*** Opening of EXERCISE MATERIALS ***
<file path="src/hdl/gcc_pkg.sv">
// Shared types and constants for the greedy coin change unit.
package gcc_pkg;

   localparam int DataWidth     = 16;
   localparam int StepWidth     = $clog2(DataWidth);
   localparam int NumRegs       = 4;
   localparam int CsrIndexWidth = 2;

   typedef logic [DataWidth-1:0] data_type;

   // Power-on denominations; entries past the register list read as unused.
   localparam data_type DenomReset [8] = '{
      16'd1, 16'd5, 16'd10, 16'd25, 16'd0, 16'd0, 16'd0, 16'd0
   };

   typedef struct packed {
      logic     valid;
      data_type value;
   } sort_tok_type;

   typedef struct packed {
      logic     valid;
      data_type rem;
   } div_tok_type;

   typedef struct packed {
      logic     used;
      data_type value;
      data_type count;
   } cell_stat_type;

   typedef enum logic [2:0] {
      StIdle,
      StSort,
      StStart,
      StDivide,
      StEmit
   } ctrl_state_type;

endpackage

</file>
<file path="src/hdl/gcc_channels_if.sv">
// Request and response channel interfaces of the greedy coin change unit.
interface gcc_req_if;
   logic              valid;
   logic              ready;
   gcc_pkg::data_type amount;

   modport source (output valid, output amount, input ready);
   modport sink (input valid, input amount, output ready);
endinterface

interface gcc_rsp_if;
   logic              valid;
   logic              ready;
   gcc_pkg::data_type coin_value;
   gcc_pkg::data_type coin_count;
   gcc_pkg::data_type remainder;
   logic              exact;
   logic              last;

   modport source (
      output valid, output coin_value, output coin_count, output remainder,
      output exact, output last, input ready
   );
   modport sink (
      input valid, input coin_value, input coin_count, input remainder,
      input exact, input last, output ready
   );
endinterface

</file>
<file path="src/hdl/gcc_cell.sv">
// One cell of the chain: sorted insertion slot plus a bit-serial divider.
module gcc_cell (
   input  logic                   clock,
   input  logic                   reset,
   input  logic                   clear,
   input  gcc_pkg::sort_tok_type  sort_in,
   output gcc_pkg::sort_tok_type  sort_out,
   input  gcc_pkg::div_tok_type   div_in,
   output gcc_pkg::div_tok_type   div_out,
   output gcc_pkg::cell_stat_type stat
);

   logic                         held_valid_ff, held_valid_in;
   gcc_pkg::data_type            held_ff, held_in;
   gcc_pkg::sort_tok_type        sort_out_ff, sort_out_in;
   logic                         busy_ff, busy_in;
   logic [gcc_pkg::StepWidth-1:0] step_ff, step_in;
   gcc_pkg::data_type            part_ff, part_in;
   gcc_pkg::data_type            quot_ff, quot_in;
   gcc_pkg::data_type            count_ff, count_in;
   gcc_pkg::div_tok_type         div_out_ff, div_out_in;
   logic [gcc_pkg::DataWidth:0]  shifted;
   logic [gcc_pkg::DataWidth:0]  diff;
   logic                         fits;

   // The chain is kept in descending order, so a value walks down until it
   // meets a smaller entry, which it displaces, or an equal one, where it stops.
   always_comb begin
      held_valid_in = held_valid_ff;
      held_in       = held_ff;
      sort_out_in   = '0;
      if (clear) begin
         held_valid_in = 1'b0;
      end else if (sort_in.valid) begin
         if (!held_valid_ff) begin
            held_valid_in = 1'b1;
            held_in       = sort_in.value;
         end else if (sort_in.value > held_ff) begin
            held_in           = sort_in.value;
            sort_out_in.valid = 1'b1;
            sort_out_in.value = held_ff;
         end else if (sort_in.value < held_ff) begin
            sort_out_in = sort_in;
         end
      end
   end

   // Restoring division, one quotient bit per cycle.
   always_comb begin
      shifted = {part_ff, quot_ff[gcc_pkg::DataWidth-1]};
      diff    = shifted - {1'b0, held_ff};
      fits    = (shifted >= {1'b0, held_ff});
   end

   always_comb begin
      busy_in    = busy_ff;
      step_in    = step_ff;
      part_in    = part_ff;
      quot_in    = quot_ff;
      count_in   = count_ff;
      div_out_in = '0;
      if (clear) begin
         busy_in  = 1'b0;
         count_in = '0;
      end else if (div_in.valid) begin
         if (held_valid_ff) begin
            busy_in = 1'b1;
            step_in = '0;
            part_in = '0;
            quot_in = div_in.rem;
         end else begin
            count_in   = '0;
            div_out_in = div_in;
         end
      end else if (busy_ff) begin
         part_in = fits ? diff[gcc_pkg::DataWidth-1:0]
                        : shifted[gcc_pkg::DataWidth-1:0];
         quot_in = {quot_ff[gcc_pkg::DataWidth-2:0], fits};
         step_in = step_ff + 1'b1;
         if (step_ff == gcc_pkg::StepWidth'(gcc_pkg::DataWidth - 1)) begin
            busy_in          = 1'b0;
            count_in         = quot_in;
            div_out_in.valid = 1'b1;
            div_out_in.rem   = part_in;
         end
      end
   end

   always_ff @(posedge clock) begin
      if (reset) begin
         held_valid_ff <= 1'b0;
         sort_out_ff   <= '0;
         busy_ff       <= 1'b0;
         div_out_ff    <= '0;
      end else begin
         held_valid_ff <= held_valid_in;
         sort_out_ff   <= sort_out_in;
         busy_ff       <= busy_in;
         div_out_ff    <= div_out_in;
      end
      held_ff  <= held_in;
      step_ff  <= step_in;
      part_ff  <= part_in;
      quot_ff  <= quot_in;
      count_ff <= count_in;
   end

   assign sort_out   = sort_out_ff;
   assign div_out    = div_out_ff;
   assign stat.used  = held_valid_ff && (count_ff != '0);
   assign stat.value = held_ff;
   assign stat.count = count_ff;

   a_busy_needs_value: assert property (@(posedge clock) disable iff (reset)
      busy_ff |-> held_valid_ff)
      else $error("cell divides without a denomination");

   a_done_not_busy: assert property (@(posedge clock) disable iff (reset)
      div_out_ff.valid |-> !busy_ff)
      else $error("cell hands on a remainder while still dividing");

endmodule

</file>
<file path="src/hdl/gcc_ctrl.sv">
// Sequencer: feeds the chain, starts the division pass and emits results.
module gcc_ctrl #(
   parameter int NUM_DENOMS = 4
) (
   input  logic                   clock,
   input  logic                   reset,
   gcc_req_if.sink                req_ch,
   gcc_rsp_if.source              rsp_ch,
   input  gcc_pkg::data_type      denom [NUM_DENOMS],
   input  gcc_pkg::cell_stat_type stat [NUM_DENOMS],
   input  gcc_pkg::div_tok_type   div_done,
   output logic                   clear,
   output gcc_pkg::sort_tok_type  sort_feed,
   output gcc_pkg::div_tok_type   div_start
);

   localparam int CntW = $clog2(2 * NUM_DENOMS);
   localparam int IdxW = (NUM_DENOMS > 1) ? $clog2(NUM_DENOMS) : 1;

   gcc_pkg::ctrl_state_type state_ff, state_in;
   logic [CntW-1:0]         cnt_ff, cnt_in;
   logic [IdxW-1:0]         idx_ff, idx_in;
   gcc_pkg::data_type       amount_ff, amount_in;
   gcc_pkg::data_type       final_rem_ff, final_rem_in;
   logic                    rsp_valid_ff, rsp_valid_in;
   gcc_pkg::data_type       rsp_value_ff, rsp_value_in;
   gcc_pkg::data_type       rsp_count_ff, rsp_count_in;
   gcc_pkg::data_type       rsp_rem_ff, rsp_rem_in;
   logic                    rsp_exact_ff, rsp_exact_in;
   logic                    rsp_last_ff, rsp_last_in;

   logic                    req_take;
   logic                    sort_done;
   logic [NUM_DENOMS-1:0]   used;
   logic [NUM_DENOMS-1:0]   below;
   logic                    any_used;
   logic                    more_below;
   gcc_pkg::cell_stat_type  sel;
   gcc_pkg::data_type       feed_value;
   logic                    out_free;
   logic                    load;
   logic                    load_last;

   always_comb begin
      feed_value = '0;
      sel        = '0;
      for (int i = 0; i < NUM_DENOMS; i++) begin
         used[i]  = stat[i].used;
         below[i] = (IdxW'(i) < idx_ff);
         if (cnt_ff == CntW'(i)) begin
            feed_value = denom[i];
         end
         if (idx_ff == IdxW'(i)) begin
            sel = stat[i];
         end
      end
      any_used   = |used;
      more_below = |(used & below);
   end

   assign req_take  = req_ch.valid && req_ch.ready;
   assign sort_done = (cnt_ff == CntW'(2 * NUM_DENOMS - 1));
   assign out_free  = !rsp_valid_ff || rsp_ch.ready;

   // Next state.
   always_comb begin
      state_in = state_ff;
      unique case (state_ff)
         gcc_pkg::StIdle: begin
            if (req_take) state_in = gcc_pkg::StSort;
         end
         gcc_pkg::StSort: begin
            if (sort_done) state_in = gcc_pkg::StStart;
         end
         gcc_pkg::StStart: begin
            state_in = gcc_pkg::StDivide;
         end
         gcc_pkg::StDivide: begin
            if (div_done.valid) state_in = gcc_pkg::StEmit;
         end
         gcc_pkg::StEmit: begin
            if (load && load_last) state_in = gcc_pkg::StIdle;
         end
         default: state_in = gcc_pkg::StIdle;
      endcase
   end

   // Outputs toward the channels and the chain.
   always_comb begin
      req_ch.ready    = (state_ff == gcc_pkg::StIdle);
      clear           = req_take;
      sort_feed.valid = (state_ff == gcc_pkg::StSort) && (cnt_ff < CntW'(NUM_DENOMS))
                        && (feed_value != '0);
      sort_feed.value = feed_value;
      div_start.valid = (state_ff == gcc_pkg::StStart);
      div_start.rem   = amount_ff;
      load            = (state_ff == gcc_pkg::StEmit) && out_free
                        && (!any_used || sel.used);
      load_last       = !any_used || !more_below;
   end

   // Datapath registers.
   always_comb begin
      cnt_in       = cnt_ff;
      idx_in       = idx_ff;
      amount_in    = amount_ff;
      final_rem_in = final_rem_ff;
      rsp_valid_in = rsp_valid_ff && !rsp_ch.ready;
      rsp_value_in = rsp_value_ff;
      rsp_count_in = rsp_count_ff;
      rsp_rem_in   = rsp_rem_ff;
      rsp_exact_in = rsp_exact_ff;
      rsp_last_in  = rsp_last_ff;
      if (req_take) begin
         amount_in = req_ch.amount;
         cnt_in    = '0;
      end
      if (state_ff == gcc_pkg::StSort) begin
         cnt_in = cnt_ff + 1'b1;
      end
      if (div_done.valid) begin
         final_rem_in = div_done.rem;
         idx_in       = IdxW'(NUM_DENOMS - 1);
      end
      if ((state_ff == gcc_pkg::StEmit) && any_used && (!sel.used || load)) begin
         idx_in = idx_ff - 1'b1;
      end
      if (load) begin
         rsp_valid_in = 1'b1;
         rsp_value_in = any_used ? sel.value : '0;
         rsp_count_in = any_used ? sel.count : '0;
         rsp_rem_in   = load_last ? final_rem_ff : '0;
         rsp_exact_in = load_last && (final_rem_ff == '0);
         rsp_last_in  = load_last;
      end
   end

   always_ff @(posedge clock) begin
      if (reset) begin
         state_ff     <= gcc_pkg::StIdle;
         cnt_ff       <= '0;
         idx_ff       <= '0;
         rsp_valid_ff <= 1'b0;
      end else begin
         state_ff     <= state_in;
         cnt_ff       <= cnt_in;
         idx_ff       <= idx_in;
         rsp_valid_ff <= rsp_valid_in;
      end
      amount_ff    <= amount_in;
      final_rem_ff <= final_rem_in;
      rsp_value_ff <= rsp_value_in;
      rsp_count_ff <= rsp_count_in;
      rsp_rem_ff   <= rsp_rem_in;
      rsp_exact_ff <= rsp_exact_in;
      rsp_last_ff  <= rsp_last_in;
   end

   assign rsp_ch.valid      = rsp_valid_ff;
   assign rsp_ch.coin_value = rsp_value_ff;
   assign rsp_ch.coin_count = rsp_count_ff;
   assign rsp_ch.remainder  = rsp_rem_ff;
   assign rsp_ch.exact      = rsp_exact_ff;
   assign rsp_ch.last       = rsp_last_ff;

   a_done_in_divide: assert property (@(posedge clock) disable iff (reset)
      div_done.valid |-> (state_ff == gcc_pkg::StDivide))
      else $error("division pass finished outside the divide phase");

   a_exact_on_last: assert property (@(posedge clock) disable iff (reset)
      (rsp_valid_ff && rsp_exact_ff) |-> (rsp_last_ff && (rsp_rem_ff == '0)))
      else $error("exact flag on a result that is not a clean final one");

   a_more_follow: assert property (@(posedge clock) disable iff (reset)
      (load && !load_last) |=> (state_ff == gcc_pkg::StEmit))
      else $error("left the emit phase with results still pending");

endmodule

</file>
<file path="src/hdl/greedy_coin_change_unit.sv">
// Top level of the greedy coin change unit: registers, cell chain and sequencer.
//
//   Channel   Direction  Handshake        Carries
//   req_ch    in         valid / ready    amount
//   rsp_ch    out        valid / ready    coin_value, coin_count, remainder, exact, last
//   csr_*     in         csr_we only      denomination register writes
//
// One amount at a time: insertion into the sorted chain, then a bit-serial division
// in each cell that holds a denomination, while an empty cell passes the remainder on,
// then a scan of the cells on output.
// Reset is synchronous and restores the power-on denominations.
// A stalled response only delays the emit phase; req_ch is ready again once the
// last result of an amount is in the output register.
module greedy_coin_change_unit #(
   parameter int NUM_DENOMS = 4
) (
   input  logic                                clock,
   input  logic                                reset,
   gcc_req_if.sink                             req_ch,
   gcc_rsp_if.source                           rsp_ch,
   input  logic                                csr_we,
   input  logic [gcc_pkg::CsrIndexWidth-1:0]   csr_index,
   input  gcc_pkg::data_type                   csr_wdata
);

   gcc_pkg::data_type      denom [NUM_DENOMS];
   gcc_pkg::cell_stat_type stat [NUM_DENOMS];
   gcc_pkg::sort_tok_type  sort_tok [NUM_DENOMS+1];
   gcc_pkg::div_tok_type   div_tok [NUM_DENOMS+1];
   logic                   clear;

   for (genvar i = 0; i < NUM_DENOMS; i++) begin : g_denom
      if (i < gcc_pkg::NumRegs) begin : g_reg
         gcc_pkg::data_type denom_ff, denom_in;

         always_comb begin
            denom_in = denom_ff;
            if (csr_we && (csr_index == gcc_pkg::CsrIndexWidth'(i))) begin
               denom_in = csr_wdata;
            end
         end

         always_ff @(posedge clock) begin
            if (reset) begin
               denom_ff <= gcc_pkg::DenomReset[i];
            end else begin
               denom_ff <= denom_in;
            end
         end

         assign denom[i] = denom_ff;
      end else begin : g_unused
         assign denom[i] = '0;
      end
   end

   for (genvar i = 0; i < NUM_DENOMS; i++) begin : g_cell
      gcc_cell u_cell (
         .clock    (clock),
         .reset    (reset),
         .clear    (clear),
         .sort_in  (sort_tok[i]),
         .sort_out (sort_tok[i+1]),
         .div_in   (div_tok[i]),
         .div_out  (div_tok[i+1]),
         .stat     (stat[i])
      );
   end

   gcc_ctrl #(
      .NUM_DENOMS (NUM_DENOMS)
   ) u_ctrl (
      .clock     (clock),
      .reset     (reset),
      .req_ch    (req_ch),
      .rsp_ch    (rsp_ch),
      .denom     (denom),
      .stat      (stat),
      .div_done  (div_tok[NUM_DENOMS]),
      .clear     (clear),
      .sort_feed (sort_tok[0]),
      .div_start (div_tok[0])
   );

endmodule
</file>
<file path="src/flat_wrapper.sv">
// flat-port wrapper written by rule: the top's interface ports become plain ports
module greedy_coin_change_unit_flat 
#(
   parameter int NUM_DENOMS = 4
)
  (clock, reset, csr_we, csr_index, csr_wdata, req_ch_valid, req_ch_amount, req_ch_ready, rsp_ch_valid, rsp_ch_coin_value, rsp_ch_coin_count, rsp_ch_remainder, rsp_ch_exact, rsp_ch_last, rsp_ch_ready);
  gcc_req_if req_ch_i ();
  gcc_rsp_if rsp_ch_i ();
  input  logic clock;
  input  logic reset;
  input  logic csr_we;
  input  logic [gcc_pkg::CsrIndexWidth-1:0] csr_index;
  input  gcc_pkg::data_type csr_wdata;
  input wire logic [$bits(req_ch_i.valid)-1:0] req_ch_valid;
  input wire logic [$bits(req_ch_i.amount)-1:0] req_ch_amount;
  output wire logic [$bits(req_ch_i.ready)-1:0] req_ch_ready;
  output wire logic [$bits(rsp_ch_i.valid)-1:0] rsp_ch_valid;
  output wire logic [$bits(rsp_ch_i.coin_value)-1:0] rsp_ch_coin_value;
  output wire logic [$bits(rsp_ch_i.coin_count)-1:0] rsp_ch_coin_count;
  output wire logic [$bits(rsp_ch_i.remainder)-1:0] rsp_ch_remainder;
  output wire logic [$bits(rsp_ch_i.exact)-1:0] rsp_ch_exact;
  output wire logic [$bits(rsp_ch_i.last)-1:0] rsp_ch_last;
  input wire logic [$bits(rsp_ch_i.ready)-1:0] rsp_ch_ready;
  assign req_ch_i.valid = req_ch_valid;
  assign req_ch_i.amount = req_ch_amount;
  assign req_ch_ready = req_ch_i.ready;
  assign rsp_ch_valid = rsp_ch_i.valid;
  assign rsp_ch_coin_value = rsp_ch_i.coin_value;
  assign rsp_ch_coin_count = rsp_ch_i.coin_count;
  assign rsp_ch_remainder = rsp_ch_i.remainder;
  assign rsp_ch_exact = rsp_ch_i.exact;
  assign rsp_ch_last = rsp_ch_i.last;
  assign rsp_ch_i.ready = rsp_ch_ready;
  greedy_coin_change_unit #(.NUM_DENOMS(NUM_DENOMS)) u_core (.clock(clock), .reset(reset), .req_ch(req_ch_i), .rsp_ch(rsp_ch_i), .csr_we(csr_we), .csr_index(csr_index), .csr_wdata(csr_wdata));
endmodule
</file>
===== src/rtl/mcf_pkg.sv =====
// ----------------------------------------------------------------------------
// Motion confidence fusion package
// Shared constants, pipeline payload types and the environmental factor table.
// ----------------------------------------------------------------------------
package mcf_pkg;

    // Fixed-point constants, Q1.15, and the battery and temperature limits.
    localparam logic [15:0] Q_ONE         = 16'd32768;
    localparam logic [15:0] K_WILD_WEIGHT = 16'd6554;
    localparam logic [15:0] K_090         = 16'd29491;
    localparam logic [15:0] K_095         = 16'd31130;
    localparam logic [15:0] K_085         = 16'd27853;
    localparam logic [15:0] K_110         = 16'd36045;
    localparam logic [15:0] K_115         = 16'd37683;
    localparam logic [15:0] K_MIN         = 16'd16384;
    localparam logic [15:0] K_MAX         = 16'd39322;
    localparam logic [12:0] BATT_LOW_MV   = 13'd3300;
    localparam logic signed [7:0] TEMP_HIGH = 8'sd40;
    localparam logic [15:0] LIGHT_DARK    = 16'd3277;

    // Widths of the divider datapath.
    localparam int NUM_W  = 34;
    localparam int DEN_W  = 18;
    localparam int QUO_W  = 16;

    // Configuration register indexes.
    typedef enum logic [2:0] {
        REG_PIR_WEIGHT   = 3'd0,
        REG_FRAME_WEIGHT = 3'd1,
        REG_AI_WEIGHT    = 3'd2,
        REG_CAPTURE_THR  = 3'd3,
        REG_TRANSMIT_THR = 3'd4,
        REG_ALERT_THR    = 3'd5,
        REG_ADAPT_MODES  = 3'd6
    } mcf_reg_t;

    // Hour-of-day factor classes.
    typedef enum logic [2:0] {
        HOUR_NONE = 3'd0,
        HOUR_110  = 3'd1,
        HOUR_115  = 3'd2,
        HOUR_090  = 3'd3,
        HOUR_095  = 3'd4
    } mcf_hour_t;

    // Payload that rides alongside the division.
    typedef struct packed {
        logic [15:0] base;
        logic [15:0] env;
        logic        den_zero;
        logic        motion;
        logic        is_wild;
        logic        wild_capture;
        logic        wild_alert;
    } mcf_side_t;

    // State held by one divider cell.
    typedef struct packed {
        logic                 valid;
        logic [DEN_W-1:0]     rem;
        logic [QUO_W-1:0]     low;
        logic [QUO_W-1:0]     quo;
        logic [DEN_W-1:0]     den;
        mcf_side_t            side;
    } mcf_div_t;

    typedef logic [15:0] mcf_env_tab_t [128];

    // Hour class of an hour of day.
    function automatic mcf_hour_t mcf_hour_class(input logic [4:0] h);
        mcf_hour_t c;
        c = HOUR_NONE;
        if (h >= 5'd6 && h <= 5'd8) c = HOUR_110;
        else if (h >= 5'd17 && h <= 5'd19) c = HOUR_115;
        else if (h <= 5'd5) c = HOUR_090;
        else if (h >= 5'd12 && h <= 5'd15) c = HOUR_095;
        return c;
    endfunction

    // Truncating Q1.15 product on constants.
    function automatic int mcf_qmul(input int a, input int k);
        longint p;
        p = longint'(a) * longint'(k);
        return int'(p >>> 15);
    endfunction

    // Factor table indexed by {hour class, battery, temperature, light, weather}.
    function automatic mcf_env_tab_t mcf_build_env();
        mcf_env_tab_t tab;
        int f;
        for (int i = 0; i < 128; i++) begin
            f = int'(Q_ONE);
            if (i[3]) f = mcf_qmul(f, int'(K_090));
            if (i[2]) f = mcf_qmul(f, int'(K_095));
            if (i[1]) f = mcf_qmul(f, int'(K_090));
            if (i[0]) f = mcf_qmul(f, int'(K_085));
            case (i[6:4])
                3'd1: f = mcf_qmul(f, int'(K_110));
                3'd2: f = mcf_qmul(f, int'(K_115));
                3'd3: f = mcf_qmul(f, int'(K_090));
                3'd4: f = mcf_qmul(f, int'(K_095));
                default: f = f;
            endcase
            if (f < int'(K_MIN)) f = int'(K_MIN);
            if (f > int'(K_MAX)) f = int'(K_MAX);
            tab[i] = 16'(f);
        end
        return tab;
    endfunction

endpackage
### config.mk
export PLATFORM = sky130hd
export DESIGN_NAME = mcf_front
export DESIGN_NICKNAME = d
export VERILOG_FILES = /design/src/rtl/mcf_pkg.sv /design/src/rtl/mcf_front.sv
export SDC_FILE = /design/constraint.sdc
export NUM_CORES = 2
export LEC_CHECK = 0
export BUFFER_PORTS_ARGS = -buffer_cell sky130_fd_sc_hd__buf_2
export CAP_MARGIN = 10
export CORE_ASPECT_RATIO = 0.75
export CORE_MARGIN = 2
export CORE_UTILIZATION = 35
export CTS_CLUSTER_DIAMETER = 120
export DETAILED_ROUTE_END_ITERATION = 7
export PLACE_DENSITY = 0.5
export SLEW_MARGIN = 20
export SYNTH_ARGS = -nofsm -noshare
export SYNTH_HDL_FRONTEND = slang
export SYNTH_SLANG_ARGS = --single-unit
### constraint.sdc
create_clock -name clk -period 7 [get_ports clk]
set_clock_uncertainty 0.1 [all_clocks]
set_input_delay 1.75 -clock clk [delete_from_list [all_inputs] [get_ports clk]]
set_output_delay 1.75 -clock clk [all_outputs]
set_load 0.05 [all_outputs]
### src/rtl/mcf_pkg.sv
// ----------------------------------------------------------------------------
// Motion confidence fusion package
// Shared constants, pipeline payload types and the environmental factor table.
// ----------------------------------------------------------------------------
package mcf_pkg;

    // Fixed-point constants, Q1.15, and the battery and temperature limits.
    localparam logic [15:0] Q_ONE         = 16'd32768;
    localparam logic [15:0] K_WILD_WEIGHT = 16'd6554;
    localparam logic [15:0] K_090         = 16'd29491;
    localparam logic [15:0] K_095         = 16'd31130;
    localparam logic [15:0] K_085         = 16'd27853;
    localparam logic [15:0] K_110         = 16'd36045;
    localparam logic [15:0] K_115         = 16'd37683;
    localparam logic [15:0] K_MIN         = 16'd16384;
    localparam logic [15:0] K_MAX         = 16'd39322;
    localparam logic [12:0] BATT_LOW_MV   = 13'd3300;
    localparam logic signed [7:0] TEMP_HIGH = 8'sd40;
    localparam logic [15:0] LIGHT_DARK    = 16'd3277;

    // Widths of the divider datapath.
    localparam int NUM_W  = 34;
    localparam int DEN_W  = 18;
    localparam int QUO_W  = 16;

    // Configuration register indexes.
    typedef enum logic [2:0] {
        REG_PIR_WEIGHT   = 3'd0,
        REG_FRAME_WEIGHT = 3'd1,
        REG_AI_WEIGHT    = 3'd2,
        REG_CAPTURE_THR  = 3'd3,
        REG_TRANSMIT_THR = 3'd4,
        REG_ALERT_THR    = 3'd5,
        REG_ADAPT_MODES  = 3'd6
    } mcf_reg_t;

    // Hour-of-day factor classes.
    typedef enum logic [2:0] {
        HOUR_NONE = 3'd0,
        HOUR_110  = 3'd1,
        HOUR_115  = 3'd2,
        HOUR_090  = 3'd3,
        HOUR_095  = 3'd4
    } mcf_hour_t;

    // Payload that rides alongside the division.
    typedef struct packed {
        logic [15:0] base;
        logic [15:0] env;
        logic        den_zero;
        logic        motion;
        logic        is_wild;
        logic        wild_capture;
        logic        wild_alert;
    } mcf_side_t;

    // State held by one divider cell.
    typedef struct packed {
        logic                 valid;
        logic [DEN_W-1:0]     rem;
        logic [QUO_W-1:0]     low;
        logic [QUO_W-1:0]     quo;
        logic [DEN_W-1:0]     den;
        mcf_side_t            side;
    } mcf_div_t;

    typedef logic [15:0] mcf_env_tab_t [128];

    // Hour class of an hour of day.
    function automatic mcf_hour_t mcf_hour_class(input logic [4:0] h);
        mcf_hour_t c;
        c = HOUR_NONE;
        if (h >= 5'd6 && h <= 5'd8) c = HOUR_110;
        else if (h >= 5'd17 && h <= 5'd19) c = HOUR_115;
        else if (h <= 5'd5) c = HOUR_090;
        else if (h >= 5'd12 && h <= 5'd15) c = HOUR_095;
        return c;
    endfunction

    // Truncating Q1.15 product on constants.
    function automatic int mcf_qmul(input int a, input int k);
        longint p;
        p = longint'(a) * longint'(k);
        return int'(p >>> 15);
    endfunction

    // Factor table indexed by {hour class, battery, temperature, light, weather}.
    function automatic mcf_env_tab_t mcf_build_env();
        mcf_env_tab_t tab;
        int f;
        for (int i = 0; i < 128; i++) begin
            f = int'(Q_ONE);
            if (i[3]) f = mcf_qmul(f, int'(K_090));
            if (i[2]) f = mcf_qmul(f, int'(K_095));
            if (i[1]) f = mcf_qmul(f, int'(K_090));
            if (i[0]) f = mcf_qmul(f, int'(K_085));
            case (i[6:4])
                3'd1: f = mcf_qmul(f, int'(K_110));
                3'd2: f = mcf_qmul(f, int'(K_115));
                3'd3: f = mcf_qmul(f, int'(K_090));
                3'd4: f = mcf_qmul(f, int'(K_095));
                default: f = f;
            endcase
            if (f < int'(K_MIN)) f = int'(K_MIN);
            if (f > int'(K_MAX)) f = int'(K_MAX);
            tab[i] = 16'(f);
        end
        return tab;
    endfunction

endpackage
*** Close of EXERCISE MATERIALS ***
TRY IT: What is needed is a verbatim copy of every line in the records above from the one containing "div_start.valid = (state_ff" down to the one containing "if (load) begin", both included, and nothing more.

WRITTEN ANSWER:
      div_start.valid = (state_ff == gcc_pkg::StStart);
      div_start.rem   = amount_ff;
      load            = (state_ff == gcc_pkg::StEmit) && out_free
                        && (!any_used || sel.used);
      load_last       = !any_used || !more_below;
   end

   // Datapath registers.
   always_comb begin
      cnt_in       = cnt_ff;
      idx_in       = idx_ff;
      amount_in    = amount_ff;
      final_rem_in = final_rem_ff;
      rsp_valid_in = rsp_valid_ff && !rsp_ch.ready;
      rsp_value_in = rsp_value_ff;
      rsp_count_in = rsp_count_ff;
      rsp_rem_in   = rsp_rem_ff;
      rsp_exact_in = rsp_exact_ff;
      rsp_last_in  = rsp_last_ff;
      if (req_take) begin
         amount_in = req_ch.amount;
         cnt_in    = '0;
      end
      if (state_ff == gcc_pkg::StSort) begin
         cnt_in = cnt_ff + 1'b1;
      end
      if (div_done.valid) begin
         final_rem_in = div_done.rem;
         idx_in       = IdxW'(NUM_DENOMS - 1);
      end
      if ((state_ff == gcc_pkg::StEmit) && any_used && (!sel.used || load)) begin
         idx_in = idx_ff - 1'b1;
      end
      if (load) begin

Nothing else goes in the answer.